After a lot of research (too much actually), and a support group that guided us to think about casting as a treatment option, one chilly November morning we found ourselves in a waiting room at Shriners Hospital for Children in Chicago listening to a doctor we had just met, share with us that Jackson was a great candidate for Mehta casting and could we cast tomorrow.

In the orchestrated path of God's plan, that was certainly one of the major jolts we would become all-too familiar with along the way. With little familiarity, if any, about cast life and minimal time to emotionally, mentally, spiritually and physically prepare for the next day, we moved forward.

I won't even begin to try to describe what that night was like. Only a parent of a child about to enter into cast-life can truly understand what the first of many Cast-Eve's does to your you can't touch their skin so beautifully smoothe upon their back enough if one more touch will etch how it feels into your fingers so you won't forget it for the next 12 weeks. How watching him frolic so naively and innocently in the tub with his twin brother is painful. How hugging him so that you can again, etch that hug into your heart begins to wrip your heart into pieces, one hug at a time. Crying yourself to sleep with an undisclosed horror and unknown as you whisper good-night to your old "normal".

On November 5, 2009, Jackson received his first cast; "Old Blue" as we call it with fondness. At and increasing 35 degrees and a RVAD measurement of aproximately 30, he was on his way toward healing in what would come to be a 9 cast- 9 surgery- 2 doctor- 20+ x-ray- and countless parental heartache journey of a superhero.

Our Superhero defied Gravity. He wore his cape proudly, bravely, mightily and effortlessly as he blazed into each cast day over the next two years with courage and conviction. He taught our family...and the many friends and family surrounding him along his journey, that even a little person such as himself can prove to have more tenacity, resilience, courage, spirit, humor, ease, light and love to offer in the face of adversity and struggle. I am in awe and indebted to my son for these life lessons.

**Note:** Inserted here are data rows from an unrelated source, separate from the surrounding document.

## src/rtl/even_odd_pkg.sv

```systemverilog
// Shared defaults for the even/odd classifier.
// Holds operand and counter widths used by even_odd_code.
package even_odd_pkg;

  localparam int DATA_W_DEF = 8;
  localparam int CNT_W_DEF  = 16;

endpackage

```

## src/rtl/even_odd_code_sat_counter.sv

```systemverilog
// Saturating up-counter with synchronous clear.
// Ports: clk, rst_n, inc, clr (clr wins over inc), cnt.
module sat_counter #(
  parameter int CNT_W = 16
) (
  input  logic             clk,
  input  logic             rst_n,
  input  logic             inc,
  input  logic             clr,
  output logic [CNT_W-1:0] cnt
);

  logic full;

  assign full = &cnt;

  always_ff @(posedge clk or negedge rst_n) begin
    if (!rst_n) begin
      cnt <= '0;
    end else if (clr) begin
      cnt <= '0;
    end else if (inc && !full) begin
      cnt <= cnt + CNT_W'(1);
    end
  end

endmodule

```

## src/rtl/even_odd_code.sv

```systemverilog
// Registered even/odd classifier with per-class saturating counters.
// Ports: clk, rst_n, num, num_valid, clr -> even, odd, out_valid, even_cnt, odd_cnt.
module even_odd_code
  import even_odd_pkg::*;
#(
  parameter int DATA_W = DATA_W_DEF,
  parameter int CNT_W  = CNT_W_DEF
) (
  input  logic              clk,
  input  logic              rst_n,
  input  logic [DATA_W-1:0] num,
  input  logic              num_valid,
  input  logic              clr,
  output logic              even,
  output logic              odd,
  output logic              out_valid,
  output logic [CNT_W-1:0]  even_cnt,
  output logic [CNT_W-1:0]  odd_cnt
);

  logic lsb;
  logic even_inc;
  logic odd_inc;
  logic unused_num;

  // Only the LSB decides parity; upper bits are deliberately ignored.
  assign lsb        = num[0];
  assign unused_num = ^num;

  assign even_inc = num_valid & ~lsb;
  assign odd_inc  = num_valid &  lsb;

  always_ff @(posedge clk or negedge rst_n) begin
    if (!rst_n) begin
      even      <= 1'b0;
      odd       <= 1'b0;
      out_valid <= 1'b0;
    end else begin
      out_valid <= num_valid;
      if (num_valid) begin
        even <= ~lsb;
        odd  <=  lsb;
      end
    end
  end

  sat_counter #(
    .CNT_W (CNT_W)
  ) u_even_cnt (
    .clk   (clk),
    .rst_n (rst_n),
    .inc   (even_inc),
    .clr   (clr),
    .cnt   (even_cnt)
  );

  sat_counter #(
    .CNT_W (CNT_W)
  ) u_odd_cnt (
    .clk   (clk),
    .rst_n (rst_n),
    .inc   (odd_inc),
    .clr   (clr),
    .cnt   (odd_cnt)
  );

endmodule

```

His new "normal" became his friend. He never ONCE complained nor confined himself to "I can't". He never ONCE cried when he should have...I would have...I did. He never ONCE gave in to the obstacles presented to him, but instead, rose above them while often his cheering section couldn't do the same. He is my hero.

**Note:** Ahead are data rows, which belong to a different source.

--- config.mk ---
export PLATFORM = sky130hd
export DESIGN_NAME = pipelined_datapath
export DESIGN_NICKNAME = d
export VERILOG_FILES = /design/src/rtl/pipelined_datapath.sv
export SDC_FILE = /design/constraint.sdc
export NUM_CORES = 2
export LEC_CHECK = 0
export BUFFER_PORTS_ARGS = -buffer_cell sky130_fd_sc_hd__buf_2
export CORE_MARGIN = 4
export CORE_UTILIZATION = 55
export DETAILED_ROUTE_END_ITERATION = 7
export PLACE_DENSITY = 0.71
export SYNTH_ARGS = -nofsm -noshare
export SYNTH_HDL_FRONTEND = slang
export SYNTH_SLANG_ARGS = --single-unit
--- constraint.sdc ---
create_clock -name clk -period 11 [get_ports clk]
set_input_delay 0.55 -clock clk [delete_from_list [all_inputs] [get_ports clk]]
set_output_delay 0.55 -clock clk [all_outputs]
set_load 0.01 [all_outputs]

It is so joyful and humbling to be able to share the place where our son is today. In September of 2011, almost two years to the date of his diagnosis, he received his brace which he is still sports 23 hours a day. His correction in cast miraculously and maticulously straightened him to under 10 degrees which in Scoliosis terms, is "straight". If you look at his x-ray while in brace, he is infact, STRAIGHT. Another foreign word... we now say with delight and gratitude and relief.

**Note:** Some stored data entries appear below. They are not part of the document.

## config.mk

```make
export PLATFORM = sky130hd
export DESIGN_NAME = cla_byte_sequencer
export DESIGN_NICKNAME = d
export VERILOG_FILES = /design/src/rtl/cla_byte_sequencer.sv
export SDC_FILE = /design/constraint.sdc
export NUM_CORES = 1
export LEC_CHECK = 0
export CAP_MARGIN = 20
export CORE_MARGIN = 10
export CORE_UTILIZATION = 47
export CTS_CLUSTER_DIAMETER = 80
export DETAILED_ROUTE_END_ITERATION = 8
export PLACE_DENSITY_LB_ADDON = 0.15
export SETUP_SLACK_MARGIN = 0.4
export SYNTH_ARGS = -nofsm -noshare
export SYNTH_HDL_FRONTEND = slang
export SYNTH_SLANG_ARGS = --single-unit
```

## constraint.sdc

```tcl
create_clock -name clk -period 1.63 [get_ports clk]
set_input_delay 0.163 -clock clk [delete_from_list [all_inputs] [get_ports clk]]
set_output_delay 0.163 -clock clk [all_outputs]
set_load 0.01 [all_outputs]
```

## src/rtl/cla_byte_sequencer.sv

```systemverilog
// cla_byte_sequencer: multi-cycle WIDTH-bit add/subtract built on one external
// 8-bit adder slice. One byte is processed per cycle, LSB first. The carry is
// chained through a register between cycles. Carry, signed-overflow and zero
// flags are produced alongside the result.
module cla_byte_sequencer #(
    parameter  int WIDTH  = 24,
    localparam int SLICES = WIDTH / 8
) (
    input  logic             clk,
    input  logic             rst,
    input  logic             start_valid,
    output logic             start_ready,
    input  logic             op_sub,
    input  logic [WIDTH-1:0] a_in,
    input  logic [WIDTH-1:0] b_in,
    output logic [7:0]       adder_a,
    output logic [7:0]       adder_b,
    output logic             adder_cin,
    input  logic [7:0]       adder_s,
    input  logic             adder_cout,
    output logic             res_valid,
    input  logic             res_ready,
    output logic [WIDTH-1:0] result,
    output logic             carry_out,
    output logic             overflow,
    output logic             zero
);

    localparam int IDX_W = (SLICES > 1) ? $clog2(SLICES) : 1;
    localparam logic [IDX_W-1:0] LAST_IDX = IDX_W'(SLICES - 1);
    // Bytes below the top one; they are already written when the top byte lands.
    localparam logic [WIDTH-1:0] LOW_MASK = (WIDTH'(1) << (WIDTH - 8)) - WIDTH'(1);

    generate
        if ((WIDTH % 8) != 0 || WIDTH < 8) begin : g_bad_width
            $error("cla_byte_sequencer: WIDTH must be a multiple of 8 and at least 8");
        end
    endgenerate

    typedef enum logic [1:0] {
        S_IDLE = 2'd0,
        S_RUN  = 2'd1,
        S_DONE = 2'd2
    } state_t;

    state_t             r_state;
    state_t             w_state_next;
    logic [IDX_W-1:0]   r_idx;
    logic [WIDTH-1:0]   r_op_a;
    logic [WIDTH-1:0]   r_op_b;
    logic               r_carry;
    logic               r_sign_a;
    logic               r_sign_b;
    logic [WIDTH-1:0]   r_result;
    logic               r_carry_out;
    logic               r_overflow;
    logic               r_zero;
    logic [WIDTH-1:0]   w_b_eff;
    logic               w_last;

    // Subtraction is a + ~b + 1; the +1 enters as the initial carry.
    assign w_b_eff = op_sub ? ~b_in : b_in;
    assign w_last  = (r_idx == LAST_IDX);

    assign result    = r_result;
    assign carry_out = r_carry_out;
    assign overflow  = r_overflow;
    assign zero      = r_zero;

    // State register.
    always_ff @(posedge clk) begin
        if (rst) begin
            r_state <= S_IDLE;
        end else begin
            r_state <= w_state_next;
        end
    end

    // Next-state logic, handshake outputs and adder-slice drive.
    always_comb begin
        w_state_next = r_state;
        start_ready  = 1'b0;
        res_valid    = 1'b0;
        adder_a      = 8'h00;
        adder_b      = 8'h00;
        adder_cin    = 1'b0;
        case (r_state)
            S_IDLE: begin
                start_ready = 1'b1;
                if (start_valid) begin
                    w_state_next = S_RUN;
                end
            end
            S_RUN: begin
                adder_a   = r_op_a[{r_idx, 3'b000} +: 8];
                adder_b   = r_op_b[{r_idx, 3'b000} +: 8];
                adder_cin = r_carry;
                if (w_last) begin
                    w_state_next = S_DONE;
                end
            end
            S_DONE: begin
                res_valid = 1'b1;
                if (res_ready) begin
                    w_state_next = S_IDLE;
                end
            end
            default: begin
                w_state_next = S_IDLE;
            end
        endcase
    end

    // Operand capture, byte index, carry chain and final flags.
    always_ff @(posedge clk) begin
        if (rst) begin
            r_idx       <= '0;
            r_op_a      <= '0;
            r_op_b      <= '0;
            r_carry     <= 1'b0;
            r_sign_a    <= 1'b0;
            r_sign_b    <= 1'b0;
            r_carry_out <= 1'b0;
            r_overflow  <= 1'b0;
            r_zero      <= 1'b0;
        end else begin
            case (r_state)
                S_IDLE: begin
                    if (start_valid) begin
                        r_op_a   <= a_in;
                        r_op_b   <= w_b_eff;
                        r_carry  <= op_sub;
                        r_idx    <= '0;
                        r_sign_a <= a_in[WIDTH-1];
                        r_sign_b <= w_b_eff[WIDTH-1];
                    end
                end
                S_RUN: begin
                    r_carry <= adder_cout;
                    if (w_last) begin
                        r_idx       <= '0;
                        r_carry_out <= adder_cout;
                        r_overflow  <= (r_sign_a == r_sign_b) && (adder_s[7] != r_sign_a);
                        r_zero      <= ((r_result & LOW_MASK) == '0) && (adder_s == 8'h00);
                    end else begin
                        r_idx <= r_idx + 1'b1;
                    end
                end
                default: begin
                end
            endcase
        end
    end

    // One register byte per slice; each byte loads the adder sum on its own pass.
    genvar gi;
    generate
        for (gi = 0; gi < SLICES; gi++) begin : g_res_byte
            always_ff @(posedge clk) begin
                if (rst) begin
                    r_result[8*gi +: 8] <= 8'h00;
                end else if (r_state == S_RUN && r_idx == IDX_W'(gi)) begin
                    r_result[8*gi +: 8] <= adder_s;
                end
            end
        end
    endgenerate

endmodule

```

* Yosys cells after proc, flatten, opt, wreduce, memory -nomap -nowiden
Index checks and enable logic that the tools add are counted.
** Word-level totals
- Bits in registers :: 82
- Output and inout bits :: 46
** Cells by class
- $add $sub $neg :: 1
- Equal/unequal tests :: 9
- Shift operators :: 2
- Mux-type cells :: 15
- Bitwise gates (word level) :: 1
- Reduce and logical (&&, ||, !) cells :: 14
** Operators with widths (number)
- 24-bit by 6-bit indexed part select with 8-bit output :: 2
- 24-bit logical NOT :: 1
- 24-bit two-way mux :: 1
- 24-bit inverter :: 1
- 8-bit two-way mux :: 2
- 2-bit two-way mux :: 5
- 8-bit logical NOT :: 1
- 2-bit != test (second input constant) :: 3
- 2-bit one-hot mux with 3 select lines :: 1
- 2-bit AND reduction :: 3
- 1-bit logical AND :: 5
- 2-bit by 1-bit equality test with 1-bit output (second input constant) :: 2
- 2-bit equality test (second input constant) :: 2
- 2-bit logical NOT :: 2
- 1-bit two-way mux :: 4
- 2-bit one-hot mux with 2 select lines :: 1
- 3-bit AND reduction :: 1
- 2-bit by 1-bit adder with 2-bit output (second input constant) :: 1
- 1-bit one-hot mux with 2 select lines :: 1
- 2-bit nonzero test :: 1
- 1-bit equality test :: 1
- 1-bit != test :: 1

* Depth between registers and ports, before layout
Gate-level depths: netlist of run 1.
- Word-level depth :: 3
- Gate-level depth with buffers :: 6
- Mapped depth without buffers :: 3

* Worst setup path before layout of run 1
OpenSTA, ideal clock, no wires.
- Path type :: reg2out
- Start point :: reg r_state[0]
- End point :: out adder_a[0]
- Arrival :: 1.254 ns
- Setup slack :: 0.213 ns
- Stages on the path, launching flop included :: 6
- Buffers on the path :: 3
- Cells stage by stage :: dfxtp_1 clkbuf_4 or2b_2 clkbuf_8 clkbuf_8 nor2_1
** On the way
- Word-level cells in the longest chain between the ends :: 2
** Ends and longest elaborated chain
- start, declared :: RTL line 46 : state_t r_state;
- start signal, assigned :: RTL line 75 : r_state <= w_state_next;
- 2-bit by 1-bit equality test with 1-bit output :: RTL line 87 : case (r_state)
- 8-bit two-way mux :: RTL line 87
- end, declared :: RTL line 16 : output logic [7:0] adder_a,
Every way passes these cells.

* Worst setup path after layout of run 1
- Start point :: reg r_idx[0]
- End point :: out adder_b[6]
** On the way
- Word-level cells in the longest chain between the ends :: 2
** Ends and longest elaborated chain
- start, declared :: RTL line 48 : logic [IDX_W-1:0] r_idx;
- start signal, assigned :: RTL line 146 : r_idx <= r_idx + 1'b1;
- 24-bit by 6-bit indexed part select with 8-bit output :: RTL line 96 : adder_b = r_op_b[{r_idx, 3'b000} +: 8];
- 8-bit two-way mux :: RTL line 87
- end, declared :: RTL line 17 : output logic [7:0] adder_b,
Every way passes these cells.

==> impl_metrics.yaml, run 1 <==
timing:
  worstMarginPinSlew_ps: 483
  min_period_over_period_pct: 111
  period_needed_ps: 1810
  slew_viol_final: 0
  skew_ps: 13.2
  setup_slack_ps: -179
  setup_violations: 35
  max_freq_mhz: 553
  tns_ps: -1790
  grt_setup_unrepaired: "true"
  finalHoldViolations: 0
  max_slew_margin_pct: 67.8
grt:
  grt.total_usage_pct: 24.2
  grt_pass1_vias: 4085
  use_met2_pct: 40.7
  grt_max_degree: 46
  use_met1_pct: 27.9
  antenna_found_initial: 0
  grt.busiest_layer: "met2"
  grt_first_pass_wirelength_mm: 22.2
  globalRouteOverflowTotal: 0
  met3_usage_pct: 5.77
synthesis:
  yosysUniqueCellTypes: 37
  ys_seq_area_share_pct: 43.8
  ys_ff_latch: 80
  synth_warnings: 0
  synth.top_cells.by_count: "nand2_1 (89), dfxtp_1 (80), nor2_1 (53)"
  netlist.area_leader.share_pct: 43.8
  async_reset_ff_share_pct: 0
  syn-num-nets: 486
  synthCells: 424
  synth_most_common_cell: "nand2_1"
  synth_area_um2: 3660
  synth.avg_cell_area_um2: 8.63
  synth_area_leaders: "dfxtp_1 (44%), nand2_1 (9.1%), mux2i_1 (6.6%), a21oi_1 (5.9%), xnor2_1 (5.7%)"
  synth-edff-count: 0
  ys.flop_type: "dfxtp_1"
  synth_top_cell_by_area: "dfxtp_1"
hold_path:
  hp-start: "rst"
  hold_path_class: "in2reg"
worst_setup_path:
  endpoint_kind: "output port"
  slowest_delay_ps: 420
  reg2reg_from: "r_idx[0]$_SDFFE_PP0P_"
  r2r_cells: 7
  crit_path_top_delay_cell: "dfxtp_4"
  path_class: "reg2out"
  crit_required_ps: 1470
  worstSetupStartpointType: "flip-flop"
  path_cells: "buf_12 > mux2i_1 > a2bb2oi_2 > nor2_4 > buf_6"
  cp-endpoint: "adder_b[6]"
  r2r_slack_ps: -60
  reg2reg_to: "result[9]$_SDFFE_PP0P_"
  crit_fanout: 7
  crit_arrival_ps: 1650
  cp-startpoint: "r_idx[0]$_SDFFE_PP0P_"
flow_run:
  cap_violations: 0
layout:
  layout.nets: 644
  drive_above_1_share_pct: 47.8
  syn_to_final_growth_pct: 84.0
  post-route-util_pct: 88.0
place:
  io_buffers: 107
  gp_congestion: 0.829
  dp_hpwl_mm: 7.32
clock_network:
  clockRootBuffer: "clkbuf_8"
  cts_buffers: 9
  cts_tree: "yes"
  cts_max_path_buffers: 2
  numClockSinks: 80
  clkTransAtPathRegs_ps: 90
  htree_levels: 3
  clkLatencyLatePin_ps: 370
  hold_buffers: 0
run_status:
  outcome: "finished, violations left"
  violations: "setup timing"
floorplan:
  die_w_um: 108
  rows: 32
  dieArea_um2: 11700
  core_um2: 7650
  die_height_um: 108
  io_pins: 108
  start_util_pct: 47.8
pwr:
  static-leakage-power_nw: 2.67
  powerDensity_nw_per_um2: 781
  total_power_mw: 5.25
  ir_drop_mv: 0.539
route:
  first_pass_iters: 4
  wl_mm: 16.5
  wire_per_inst_um: 23.9
  drc: 0
  vias_per_cell: 6.00
  ant_nets: 0
  drt_iter0_markers: 266
  vias: 4131
## placed cells by master, fill, tap and decap left out, types with 3 or more instances in the layout
master,count
a211oi_2,23
a21oi_1,8
a21oi_2,36
a2bb2oi_2,6
and4bb_4,4
buf_12,10
buf_16,12
buf_2,7
buf_4,22
buf_6,37
buf_8,4
clkbuf_8,9
clkdlybuf4s50_1,60
dfxtp_1,75
dfxtp_2,4
dlygate4sd2_1,24
mux2i_1,19
mux2i_2,3
nand2_1,32
nand2_2,17
nand2_4,40
nor2_1,35
nor2_2,6
nor2_4,12
nor4_1,5
o22a_1,7
xnor2_1,24
## metrics by stage
| stage | instance area [µm²] | hold slack, ps | std cells | worst slack (ps) |
|---|---|---|---|---|
| 2_1_floorplan | 3810 | 299 | 424 | 325 |
| 3_3_place_gp | 4920 | 444 | 615 | -127 |
| 3_5_place_dp | 4920 | 447 | 615 | -175 |
| 4_1_cts | 6340 | 187 | 676 | -71.3 |
| 5_1_grt | 6730 | 256 | 688 | -206 |
| 6_report | 6730 | 236 | 689 | -179 |
## registers in the layout (all words and copies together) (netlist names)
name / flops
carry_out: 1
overflow: 1
r_carry: 1
r_idx: 2
r_op_a: 24
r_op_b: 24
r_state: 2
result: 24
zero: 1
## area by class of cell
| cell class | instances | area (µm²) |
|---|---|---|
| clock buffer | 10 | 128 |
| timing repair buffer | 181 | 2100 |
| sequential | 80 | 1610 |
| antenna | 1 | 2.50 |
| clock inverter | 5 | 58.8 |
| fill | 337 | 918 |
| multi-input combinational | 310 | 2710 |
| tap | 102 | 128 |
## where the power goes
group	switching, mW	leakage (nW)	internal (mW)
logic	0.720	1.92	0.819
registers	0.133	0.658	2.07
clock network	0.807	0.0884	0.701
total	1.66	2.67	3.59
## repair_timing
| action | 4_1_cts | 5_1_grt |
|---|---|---|
| pin swaps | 97 | 54 |
| gates cloned | 17 | 1 |
| buffers inserted | 29 | 11 |
| endpoints found under the setup margin | 126 | 101 |
| resized for setup | 293 | 80 |
## worst min path at each step
stage / endpoint / slack (ps) / cells past startpoint
5_1_grt: result[22]$_SDFFE_PP0P_ / 260 / 2
3_5_place_dp: result[19]$_SDFFE_PP0P_ / 450 / 2
6_report: result[12]$_SDFFE_PP0P_ / 240 / 2
3_3_place_gp: result[17]$_SDFFE_PP0P_ / 440 / 2
4_1_cts: result[14]$_SDFFE_PP0P_ / 190 / 2
2_1_floorplan: r_op_a[0]$_SDFFE_PP0P_ / 300 / 2
## cell families (layout without fill, tap and decap cells)
logic type / Yosys count / count (layout) / synth area share (%)
DFF: 80 / 80 / 43.8
xor gates and xnor gates: 24 / 24 / 5.75
and+or+nand+nor: 169 / 173 / 20.7
muxes: 24 / 24 / 6.57
AOI/OAI and AO/OA: 89 / 89 / 16.2
buffers and inverters: 38 / 196 / 6.98
other: 0 / 1 / 0
## routing by layer
layer,share of wire [%],wire length [µm]
met1,37,6150
met4,5.2,861
met2,50,8230
met5,0,0
met3,7.6,1250
## worst max-delay path: cells and delay by family, from the launching register on
| family | cells | cell delay [ps] |
|---|---|---|
| buffers and inverters | 2 | 280 |
| muxes | 1 | 300 |
| DFF | 1 | 420 |
| and+or+nand+nor | 1 | 40 |
| AOI/OAI and AO/OA | 1 | 230 |
Power figures use the tool's default switching activity.
==> run 2, diff against run 1 <==
==> constraint.sdc (replaced) <==
create_clock -name clk -period 1.8 [get_ports clk]
set_input_delay 0.18 -clock clk [delete_from_list [all_inputs] [get_ports clk]]
set_output_delay 0.18 -clock clk [all_outputs]
set_load 0.01 [all_outputs]
==> run 2 against run 1 <==
- clock skew shrank 3.7 ps
- critical path depth increased by 1
- sequential share of layout area increased by 2.4 points
- count of clock-buffer cells in the layout is the same
- the flow still finishes with violations (setup timing)
- sequential power shrank 11%
- power decreased by 9.7%
- setup slack improved by 150 ps
- utilization decreased by 8.0 points
- worst hold slack lost 25 ps
==> impl_metrics.yaml, run 2 (synthesis gave the netlist of run 1 again) <==
run_status:
  outcome: "finished, violations left"
  violations: "setup timing"
worst_setup_path:
  crit_fanout: 4
  endpoint_kind: "output port"
  crit_arrival_ps: 1640
  worstSetupStartpointType: "flip-flop"
  path_class: "reg2out"
  crit_required_ps: 1620
layout:
  fill_cells: 466
  layout.nets: 616
  multi_input_area_um2: 2400
  final_common_cell: "dfxtp_1"
  final_cell_mix: "dfxtp_1 (77), clkdlybuf4s50_1 (60), nor2_1 (53)"
  fin_cells: 661
  ff_latch_area_um2: 1610
  drive_above_1_share_pct: 36.9
  syn_to_final_growth_pct: 67.2
  diodes: 0
timing:
  skew_ps: 9.42
  setup_slack_ps: -24.6
  setup_violations: 1
  max_slew_margin_pct: 57.2
  period_needed_ps: 1820
  tns_ps: -24.6
  finalHoldViolations: 0
  max_freq_mhz: 548
  slew_viol_final: 0
  grt_setup_unrepaired: "true"
  min_period_over_period_pct: 101
  worstMarginPinSlew_ps: 641
clock_network:
  clockRootBuffer: "clkbuf_8"
  clkTransAtPathRegs_ps: 80
  cts_tree: "yes"
  numClockSinks: 80
  cts_max_path_buffers: 2
  clkLatencyLatePin_ps: 350
  htree_levels: 3
  hold_buffers: 0
  cts_buffers: 9
place:
  io_buffers: 107
  dp.cells: 610
  gp_congestion: 0.809
  dp_hpwl_mm: 7.00
grt:
  grt.total_usage_pct: 18.0
  antenna_found_initial: 0
  globalRouteOverflowTotal: 0
  grt_first_pass_wirelength_mm: 17.0
  grt_pass1_vias: 3406
  grt_max_degree: 46
floorplan:
  dieArea_um2: 11700
  start_util_pct: 47.8
  rows: 32
  die_w_um: 108
  core_um2: 7650
  die_height_um: 108
  io_pins: 108
route:
  vias_per_cell: 5.47
  wire_per_inst_um: 19.5
  drc: 0
  vias: 3615
  wl_mm: 12.9
  drt_iter0_markers: 163
  first_pass_iters: 4
  ant_nets: 0
pwr:
  ir_drop_mv: 0.441
  powerDensity_nw_per_um2: 776
  static-leakage-power_nw: 2.44
hold_path:
  hold_path_class: "in2reg"
flow_run:
  cap_violations: 0
[run 2: metrics by stage]
stage / area [µm²] / setup slack (ps) / total power, mW / utilization (%) / hold slack, ps
floorplan: 3660 / 366 / 2.42 / - / 316
global placement: 4760 / 55.4 / 2.70 / 62.3 / 444
detailed placement: 4760 / 10.7 / 2.72 / 62.3 / 446
CTS: 5230 / 54.3 / 4.44 / 68.4 / 171
global route: 6110 / -86.8 / 4.91 / 80.0 / 222
finish: 6110 / -24.6 / 4.74 / 80.0 / 211
[run 2: worst paths after layout]
| path | start | end | slack [ps] | cells after the start |
|---|---|---|---|---|
| worst max-delay path | r_idx[0]$_SDFFE_PP0P_ | adder_b[1] | -20 | 6 |
| worst min-delay path | rst | result[15]$_SDFFE_PP0P_ | 210 | 2 |
| worst max register to register | r_idx[0]$_SDFFE_PP0P_ | overflow$_SDFFE_PP0P_ | 40 | 8 |
| worst min register to register | result[20]$_SDFFE_PP0P_ | result[20]$_SDFFE_PP0P_ | 460 | 2 |
[run 2: layout make-up]
cell class,instances,area share (%)
repair buffers,156,28.3
multi-input cells,307,39.2
clock buffers,10,2.25
clock inverters,6,1.88
well taps,102,2.09
flip-flops and latches,80,26.3
[run 2: where the power goes]
part / switching (mW) / leakage, nW / internal (mW)
logic: 0.524 / 1.66 / 0.614
registers: 0.0923 / 0.657 / 1.88
clock network: 0.671 / 0.123 / 0.966
total: 1.29 / 2.44 / 3.46
[run 2: worst max-delay path: stages (launching register included)]
cell       delay (ps)
dfxtp_4           400
buf_6             120
buf_16            110
mux2i_2           260
a2bb2oi_2         200
nor2_1             60
buf_2             150
[run 2: routing by layer]
layer	GRT usage, %	wire, µm
met5	0	0
met1	21.9	5280
met3	5.00	822
met2	29.4	6540
met4	6.77	235
[run 2: timing repair]
item,4_1_cts,5_1_grt
gates resized for setup,122,163
gates cloned,6,7
setup buffers,10,12
pin swaps,5,74
endpoints found under the setup margin,101,99
==> run 3, diff against run 2 <==
--- a/config.mk
+++ b/config.mk
@@ -10,7 +10,7 @@
 export CORE_UTILIZATION = 47
 export CTS_CLUSTER_DIAMETER = 80
 export DETAILED_ROUTE_END_ITERATION = 8
-export PLACE_DENSITY_LB_ADDON = 0.15
+export PLACE_DENSITY = 0.81
 export SETUP_SLACK_MARGIN = 0.4
 export SYNTH_ARGS = -nofsm -noshare
 export SYNTH_HDL_FRONTEND = slang
==> run 3 against run 2 <==
- clock skew rose by 9.3 ps
- the run still ends with setup timing left
- power fell by 5.7%
- sequential share of layout area rose by 1.3 points
- sequential power barely moved
- die area did not move
- worst hold slack improved by 160 ps
- utilization fell by 3.6 points
- largest cell class unchanged
==> impl_metrics.yaml, run 3 (synthesis gave the netlist of run 1 again) <==
route:
  vias: 3752
  highest_layer: "met4"
  wire_per_inst_um: 21.3
  drt_iter0_markers: 222
  wl_mm: 14.0
  wl_met1_mm: 5.34
  vias_per_cell: 5.73
  wl_met2_mm: 7.29
  ant_nets: 0
  met3_length_um: 769
  drc: 0
  first_pass_iters: 4
worst_setup_path:
  path_class: "reg2out"
  r2r_slack_ps: 70
  r2r_cells: 7
  reg2reg_from: "r_state[0]$_SDFFE_PP0P_"
  crit_fanout: 6
  crit_required_ps: 1620
  endpoint_kind: "output port"
  reg2reg_to: "r_state[0]$_SDFFE_PP0P_"
  crit_arrival_ps: 1680
  worstSetupStartpointType: "flip-flop"
hold_path:
  hold_path_depth: 3
  hold_path_class: "in2reg"
  min_to: "r_op_a[8]$_SDFFE_PP0P_"
  hp-start: "a_in[8]"
grt:
  grt_pass1_vias: 3412
  grt.total_usage_pct: 18.2
  globalRouteOverflowTotal: 0
  grt_first_pass_wirelength_mm: 17.4
  grt_max_degree: 49
  antenna_found_initial: 0
timing:
  max_freq_mhz: 538
  period_needed_ps: 1860
  skew_ps: 18.7
  worstMarginPinSlew_ps: 775
  max_slew_margin_pct: 48.3
  setup_violations: 2
  finalHoldViolations: 0
  grt_setup_unrepaired: "true"
  tns_ps: -90.3
  setup_slack_ps: -59.9
  slew_viol_final: 0
  min_period_over_period_pct: 103
pwr:
  power_switching_share_pct: 29.9
  combPwrFrac_pct: 24.1
  ir_drop_mv: 0.410
  static-leakage-power_nw: 2.22
  clkPwrFrac_pct: 31.5
  powerDensity_nw_per_um2: 766
  power.switching_mw: 1.34
  p_int_mw: 3.14
  seqPwrFrac_pct: 44.4
flow_run:
  cap_violations: 0
clock_network:
  clockRootBuffer: "clkbuf_8"
  clkLatencyLatePin_ps: 360
  cts_tree: "yes"
  numClockSinks: 80
  cts_buffers: 9
  cts_max_path_buffers: 2
  htree_levels: 3
  clkTransAtPathRegs_ps: 90
layout:
  final_cell_mix: "dfxtp_1 (76), nand2_1 (69), clkdlybuf4s50_1 (60)"
  diodes: 0
  final_common_cell: "dfxtp_1"
  layout.nets: 610
  drive_above_1_share_pct: 32.4
  syn_to_final_growth_pct: 59.6
place:
  preCtsSetupSlack_ps: 64.2
  io_buffers: 107
  dp_hpwl_mm: 7.26
  gp_congestion: 0.891
run_status:
  violations: "setup timing"
  outcome: "finished, violations left"
floorplan:
  die_w_um: 108
  dieArea_um2: 11700
  core_um2: 7650
  io_pins: 108
  start_util_pct: 47.8
  die_height_um: 108
  rows: 32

The journey now...for Jackson... and our family consists of holding onto HOPE. Hope that the brace will hold him during his growing years. For how long? For as long as his spine needs the support. We do not look beyond today. HOPE that the many beautiful children we have come to know and love and pray for fighting the same fight will also have their moment. Their correction. Their answered prayers. HOPE that with a campaign of awareness about Infantile Scoliosis and Mehta Casting as an INITIAL treatment option, fewer children will endure unnecessary invasive procedures to hold or treat what could be done without the mention of rods and surgery. HOPE that more parents...more pediatricians...more specialists in the field of orthopeadics and spine care, will not accept "WATCH AND WAIT" or "WAIT AND SEE" as an option, but continue to learn about and act on casting as a successful and viable method of treating Infantile Scoliosis. My son is living proof. He is an example, a poster-child and a beacon of light for those behind him and beside him that HOPE prevails.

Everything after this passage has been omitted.